## [What to produce]
For the listing below, count the lines that contain "control" and report only the number.

## [Data records]

-*-*-

===== config.mk =====
export PLATFORM = sky130hd
export DESIGN_NAME = pig_gating
export DESIGN_NICKNAME = d
export VERILOG_FILES = /design/src/logic/pig_pkg.sv /design/src/logic/pig_gating.sv
export VERILOG_INCLUDE_DIRS = /design/src /design/src/logic
export SDC_FILE = /design/constraint.sdc
export NUM_CORES = 1
export LEC_CHECK = 0
export BUFFER_PORTS_ARGS = -buffer_cell sky130_fd_sc_hd__buf_4
export CAP_MARGIN = 5
export CORE_AREA = 2 2 65 67
export DETAILED_ROUTE_END_ITERATION = 8
export DIE_AREA = 0 0 67 69
export PLACE_DENSITY = 0.77
export SLEW_MARGIN = 0
export SYNTH_ARGS = -nofsm -noshare
export SYNTH_HDL_FRONTEND = slang
export SYNTH_SLANG_ARGS = --single-unit

===== constraint.sdc =====
create_clock -name clk -period 2.4 [get_ports clk]
set_input_delay 0.48 -clock clk [delete_from_list [all_inputs] [get_ports clk]]
set_output_delay 0.48 -clock clk [all_outputs]
set_load 0.005 [all_outputs]

===== src/logic/pig_cfg.svh =====
`ifndef PIG_CFG_SVH
`define PIG_CFG_SVH
// =============================================
// Register offsets.
`define PIG_OFF_PORTA 2'h0
`define PIG_OFF_PORTB 2'h1
`define PIG_OFF_PORTC 2'h2
`define PIG_OFF_CONFIG 2'h3
// =============================================
// Mode control words.
`define PIG_CW_A_M1_IN 8'hb0
`define PIG_CW_B_M1_IN 8'h86
`define PIG_CW_A_M1_OUT 8'ha0
`define PIG_CW_B_M1_OUT 8'h84
`define PIG_CW_A_M2_OUT 8'hc0
`define PIG_CW_A_M2_IN 8'hd0
// =============================================
// Field positions.
`define PIG_CW_MODE_BIT 7
`define PIG_BSR_SET_BIT 0
`define PIG_BSR_SEL_LSB 1
`define PIG_BSR_SEL_MSB 3
`define PIG_PC_LINE0 0
`define PIG_PC_LINE2 2
`define PIG_PC_LINE3 3
`define PIG_PC_LINE4 4
`define PIG_PC_LINE5 5
`define PIG_PC_LINE6 6
`define PIG_PC_LINE7 7
// =============================================
// Reset values.
`define PIG_PORT_RESET 8'h00
`define PIG_PORTC_RESET 8'hff
`endif


===== src/logic/pig_pkg.sv =====
package pig_pkg;
   // Port A operating mode.
   typedef enum logic [2:0] {
      PIG_A_M0 = 3'b001,
      PIG_A_M1 = 3'b010,
      PIG_A_M2 = 3'b100
   } pig_amode_t;
   // Gate jumper position.
   typedef enum logic [1:0] {
      PIG_GATE_NC = 2'h0,
      PIG_GATE_L2 = 2'h1,
      PIG_GATE_L4 = 2'h2,
      PIG_GATE_L6 = 2'h3
   } pig_gate_t;
endpackage : pig_pkg


===== src/logic/pig_gating.sv =====
// Behaviour
// - One configuration write sets or clears any one port-C line, others kept.
// - Writes 0xB0 and 0x86 make port A or B mode-1 inputs.
// - Writes 0xA0 and 0x84 make port A or B mode-1 outputs.
// - Writes 0xC0 and 0xD0 put port A in mode 2 output or input.
// - Words 09/0D/05 set lines 4/6/2; 08/0C/04 clear them.
// - Enables: port A input line 4, port B line 2, port A output line 6.
// - Jumper selects line 2, 4 or 6 as gate; unconnected blocks all.
// - Requests pass only while the selected gate line is low.
// - Only certain gates are valid per mode combination.
// - In mode 0, high on line 3 or line 0 requests an interrupt.
// - Mode 2 request: input enable and input full, or output enable and output not full.
`include "pig_cfg.svh"
module pig_gating
   import pig_pkg::*;
(
   // Clock and reset.
   input wire logic clk,
   input wire logic rst_n,
   // Host register port.
   input wire logic [1:0] addr,
   input wire logic wrStb,
   input wire logic rdStb,
   input wire logic [7:0] wrData,
   output logic [7:0] rdData,
   // Port handshake status.
   input wire logic portaInputFull,
   input wire logic portaOutputFullN,
   input wire logic portbFull,
   input wire logic [1:0] extLines,
   // Jumper and pins.
   input wire pig_gate_t gateSelectJumper,
   output logic [7:0] portaOut,
   output logic [7:0] portbOut,
   output logic [7:0] portcOut,
   output logic gateValid,
   output logic hostIrq
);
   logic [7:0] portaData_r;
   logic [7:0] portbData_r;
   logic [7:0] portcData_r;
   logic [7:0] portcData_nxt;
   pig_amode_t portaMode_r;
   logic portaDirIn_r;
   logic portbM1_r;
   logic portbDirIn_r;
   logic hostIrq_r;
   logic gateValid_r;
   logic [7:0] rdData_r;

   // =============================================
   // Decode.
   // Write strobes per register.
   wire wrPortA = wrStb && addr == `PIG_OFF_PORTA;
   wire wrPortB = wrStb && addr == `PIG_OFF_PORTB;
   wire wrPortC = wrStb && addr == `PIG_OFF_PORTC;
   wire wrCfg = wrStb && addr == `PIG_OFF_CONFIG;
   // Mode words have the top bit set; bit set/reset words have it clear.
   wire isMode = wrCfg && wrData[`PIG_CW_MODE_BIT];
   wire isBsr = wrCfg && !wrData[`PIG_CW_MODE_BIT];
   wire [2:0] bsrLine = wrData[`PIG_BSR_SEL_MSB:`PIG_BSR_SEL_LSB];
   wire bsrVal = wrData[`PIG_BSR_SET_BIT];

   // Next port-C value: one line changes on a bit set/reset word.
   always_comb begin
      portcData_nxt = portcData_r;
      if (wrPortC) begin
         portcData_nxt = wrData;
      end else if (isBsr) begin
         portcData_nxt[bsrLine] = bsrVal;
      end
   end

   // =============================================
   // Interrupt logic.
   // Enables live on port-C lines.
   wire enAIn = portcData_r[`PIG_PC_LINE4];
   wire enAOut = portcData_r[`PIG_PC_LINE6];
   wire enB = portcData_r[`PIG_PC_LINE2];
   wire reqA1 = portaDirIn_r ? (enAIn && portaInputFull) : (enAOut && portaOutputFullN);
   wire reqA2 = (enAIn && portaInputFull) || (enAOut && portaOutputFullN);
   wire reqB1 = enB && portbFull;
   wire reqExt = (portaMode_r == PIG_A_M0 || !portbM1_r) && (|extLines);
   wire portReq = (portaMode_r == PIG_A_M1 && reqA1) || (portaMode_r == PIG_A_M2 && reqA2)
      || (portbM1_r && reqB1) || reqExt;
   // Selected gate line, high when the jumper is unconnected.
   wire gateLine = gateSelectJumper == PIG_GATE_L2 ? portcData_r[`PIG_PC_LINE2] :
      gateSelectJumper == PIG_GATE_L4 ? portcData_r[`PIG_PC_LINE4] :
      gateSelectJumper == PIG_GATE_L6 ? portcData_r[`PIG_PC_LINE6] : 1'b1;
   wire irqNxt = portReq && !gateLine && gateSelectJumper != PIG_GATE_NC;
   // Gate validity per mode combination.
   wire line2Used = portbM1_r;
   wire line4Used = (portaMode_r == PIG_A_M1 && portaDirIn_r) || portaMode_r == PIG_A_M2;
   wire line6Used = (portaMode_r == PIG_A_M1 && !portaDirIn_r) || portaMode_r == PIG_A_M2;
   wire anyIntMode = portaMode_r != PIG_A_M0 || portbM1_r;
   wire validNxt = gateSelectJumper == PIG_GATE_L2 ? !line2Used && anyIntMode :
      gateSelectJumper == PIG_GATE_L4 ? !line4Used && anyIntMode :
      gateSelectJumper == PIG_GATE_L6 ? !line6Used && anyIntMode : 1'b0;

   // Read mux.
   wire [7:0] rdNxt = addr == `PIG_OFF_PORTA ? portaData_r :
      addr == `PIG_OFF_PORTB ? portbData_r :
      addr == `PIG_OFF_PORTC ? portcData_r : 8'h00;

   // =============================================
   // Registers.
   // Data registers.
   always_ff @(posedge clk) begin
      if (!rst_n) begin
         portaData_r <= `PIG_PORT_RESET;
         portbData_r <= `PIG_PORT_RESET;
         portcData_r <= `PIG_PORTC_RESET;
      end else begin
         if (wrPortA) portaData_r <= wrData;
         if (wrPortB) portbData_r <= wrData;
         portcData_r <= portcData_nxt;
      end
   end

   // Mode registers from control words.
   always_ff @(posedge clk) begin
      if (!rst_n) begin
         portaMode_r <= PIG_A_M0;
         portaDirIn_r <= 1'b1;
         portbM1_r <= 1'b0;
         portbDirIn_r <= 1'b1;
      end else if (isMode) begin
         unique case (wrData)
            `PIG_CW_A_M1_IN: begin
               portaMode_r <= PIG_A_M1;
               portaDirIn_r <= 1'b1;
            end
            `PIG_CW_B_M1_IN: begin
               portbM1_r <= 1'b1;
               portbDirIn_r <= 1'b1;
            end
            `PIG_CW_A_M1_OUT: begin
               portaMode_r <= PIG_A_M1;
               portaDirIn_r <= 1'b0;
            end
            `PIG_CW_B_M1_OUT: begin
               portbM1_r <= 1'b1;
               portbDirIn_r <= 1'b0;
            end
            `PIG_CW_A_M2_OUT: begin
               portaMode_r <= PIG_A_M2;
               portaDirIn_r <= 1'b0;
            end
            `PIG_CW_A_M2_IN: begin
               portaMode_r <= PIG_A_M2;
               portaDirIn_r <= 1'b1;
            end
            default: begin // Any other mode word drops both ports to plain mode.
               portaMode_r <= PIG_A_M0;
               portbM1_r <= 1'b0;
            end
         endcase
      end
   end

   // Output registers.
   always_ff @(posedge clk) begin
      if (!rst_n) begin
         hostIrq_r <= 1'b0;
         gateValid_r <= 1'b0;
         rdData_r <= 8'h00;
      end else begin
         hostIrq_r <= irqNxt;
         gateValid_r <= validNxt;
         if (rdStb) rdData_r <= rdNxt;
      end
   end

   assign hostIrq = hostIrq_r;
   assign gateValid = gateValid_r;
   assign rdData = rdData_r;
   assign portaOut = portaData_r;
   assign portbOut = portbData_r;
   assign portcOut = portcData_r;

   // =============================================
   // Assertions.
   a_bsr_one_line: assert property (@(posedge clk) disable iff (!rst_n)
      isBsr |=> portcData_r == (($past(portcData_r) & ~(8'h01 << $past(bsrLine)))
         | (8'($past(bsrVal)) << $past(bsrLine))))
      else $error("Bit set/reset changed the wrong lines.");
   a_bsr_set4: assert property (@(posedge clk) disable iff (!rst_n)
      wrCfg && wrData == 8'h09 |=> portcData_r[`PIG_PC_LINE4])
      else $error("Word 09 did not set line 4.");
   a_mode_a_in: assert property (@(posedge clk) disable iff (!rst_n)
      wrCfg && wrData == `PIG_CW_A_M1_IN |=> portaMode_r == PIG_A_M1 && portaDirIn_r)
      else $error("Port A mode-1 input not taken.");
   a_mode_b_out: assert property (@(posedge clk) disable iff (!rst_n)
      wrCfg && wrData == `PIG_CW_B_M1_OUT |=> portbM1_r && !portbDirIn_r)
      else $error("Port B mode-1 output not taken.");
   a_mode_two: assert property (@(posedge clk) disable iff (!rst_n)
      wrCfg && wrData == `PIG_CW_A_M2_IN |=> portaMode_r == PIG_A_M2 && portaDirIn_r)
      else $error("Port A mode 2 input not taken.");
   a_gate_nc: assert property (@(posedge clk) disable iff (!rst_n)
      gateSelectJumper == PIG_GATE_NC |=> !hostIrq)
      else $error("Interrupt passed with jumper unconnected.");
   a_gate_high: assert property (@(posedge clk) disable iff (!rst_n)
      gateLine |=> !hostIrq)
      else $error("Interrupt passed with gate line high.");
   a_irq_follow: assert property (@(posedge clk) disable iff (!rst_n)
      portReq && !gateLine && gateSelectJumper != PIG_GATE_NC |=> hostIrq)
      else $error("Gated request did not reach the host.");
   a_ext_irq: assert property (@(posedge clk) disable iff (!rst_n)
      portaMode_r == PIG_A_M0 && (|extLines) && !gateLine
         && gateSelectJumper != PIG_GATE_NC |=> hostIrq)
      else $error("External line did not interrupt.");
   a_mode2_req: assert property (@(posedge clk) disable iff (!rst_n)
      portaMode_r == PIG_A_M2 && enAIn && portaInputFull |-> portReq)
      else $error("Mode 2 input request missing.");
   a_mode2_out: assert property (@(posedge clk) disable iff (!rst_n)
      portaMode_r == PIG_A_M2 && enAOut && portaOutputFullN |-> portReq)
      else $error("Mode 2 output request missing.");
   a_enable_b: assert property (@(posedge clk) disable iff (!rst_n)
      portbM1_r && enB && portbFull |-> portReq)
      else $error("Port B request missing with its enable set.");
   a_valid_nc: assert property (@(posedge clk) disable iff (!rst_n)
      gateSelectJumper == PIG_GATE_NC |=> !gateValid)
      else $error("Unconnected jumper reported as usable.");
   a_valid_m2b1: assert property (@(posedge clk) disable iff (!rst_n)
      portaMode_r == PIG_A_M2 && portbM1_r |=> !gateValid)
      else $error("Gate reported usable with port A mode 2 and port B mode 1.");
endmodule : pig_gating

-*-*-

## [Your response]
2